ASSIGNMENT: Produce an exact transcription of every entry.

PROVIDED ENTRIES:
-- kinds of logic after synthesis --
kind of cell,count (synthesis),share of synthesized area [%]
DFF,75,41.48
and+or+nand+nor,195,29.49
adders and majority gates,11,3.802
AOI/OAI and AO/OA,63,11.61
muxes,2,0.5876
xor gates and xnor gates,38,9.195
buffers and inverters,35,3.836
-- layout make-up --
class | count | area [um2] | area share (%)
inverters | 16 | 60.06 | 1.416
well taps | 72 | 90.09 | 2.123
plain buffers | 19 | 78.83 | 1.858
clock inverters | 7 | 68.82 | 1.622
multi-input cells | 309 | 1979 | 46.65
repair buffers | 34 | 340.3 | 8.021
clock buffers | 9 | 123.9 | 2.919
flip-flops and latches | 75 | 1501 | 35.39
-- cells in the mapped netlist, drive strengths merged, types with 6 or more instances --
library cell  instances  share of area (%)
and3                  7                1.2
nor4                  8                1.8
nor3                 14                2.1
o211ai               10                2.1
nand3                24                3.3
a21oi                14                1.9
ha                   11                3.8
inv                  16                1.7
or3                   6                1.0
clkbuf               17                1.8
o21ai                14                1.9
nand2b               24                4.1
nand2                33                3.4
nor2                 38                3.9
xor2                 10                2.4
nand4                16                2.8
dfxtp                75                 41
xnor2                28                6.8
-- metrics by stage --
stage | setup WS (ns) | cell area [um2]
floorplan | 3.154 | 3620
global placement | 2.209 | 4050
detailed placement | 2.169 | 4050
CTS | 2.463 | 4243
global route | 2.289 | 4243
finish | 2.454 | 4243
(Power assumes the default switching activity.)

RESPONSE BELOW:
-- kinds of logic after synthesis --
kind of cell,count (synthesis),share of synthesized area [%]
DFF,75,41.48
and+or+nand+nor,195,29.49
adders and majority gates,11,3.802
AOI/OAI and AO/OA,63,11.61
muxes,2,0.5876
xor gates and xnor gates,38,9.195
buffers and inverters,35,3.836
-- layout make-up --
class | count | area [um2] | area share (%)
inverters | 16 | 60.06 | 1.416
well taps | 72 | 90.09 | 2.123
plain buffers | 19 | 78.83 | 1.858
clock inverters | 7 | 68.82 | 1.622
multi-input cells | 309 | 1979 | 46.65
repair buffers | 34 | 340.3 | 8.021
clock buffers | 9 | 123.9 | 2.919
flip-flops and latches | 75 | 1501 | 35.39
-- cells in the mapped netlist, drive strengths merged, types with 6 or more instances --
library cell  instances  share of area (%)
and3                  7                1.2
nor4                  8                1.8
nor3                 14                2.1
o211ai               10                2.1
nand3                24                3.3
a21oi                14                1.9
ha                   11                3.8
inv                  16                1.7
or3                   6                1.0
clkbuf               17                1.8
o21ai                14                1.9
nand2b               24                4.1
nand2                33                3.4
nor2                 38                3.9
xor2                 10                2.4
nand4                16                2.8
dfxtp                75                 41
xnor2                28                6.8
-- metrics by stage --
stage | setup WS (ns) | cell area [um2]
floorplan | 3.154 | 3620
global placement | 2.209 | 4050
detailed placement | 2.169 | 4050
CTS | 2.463 | 4243
global route | 2.289 | 4243
finish | 2.454 | 4243
(Power assumes the default switching activity.)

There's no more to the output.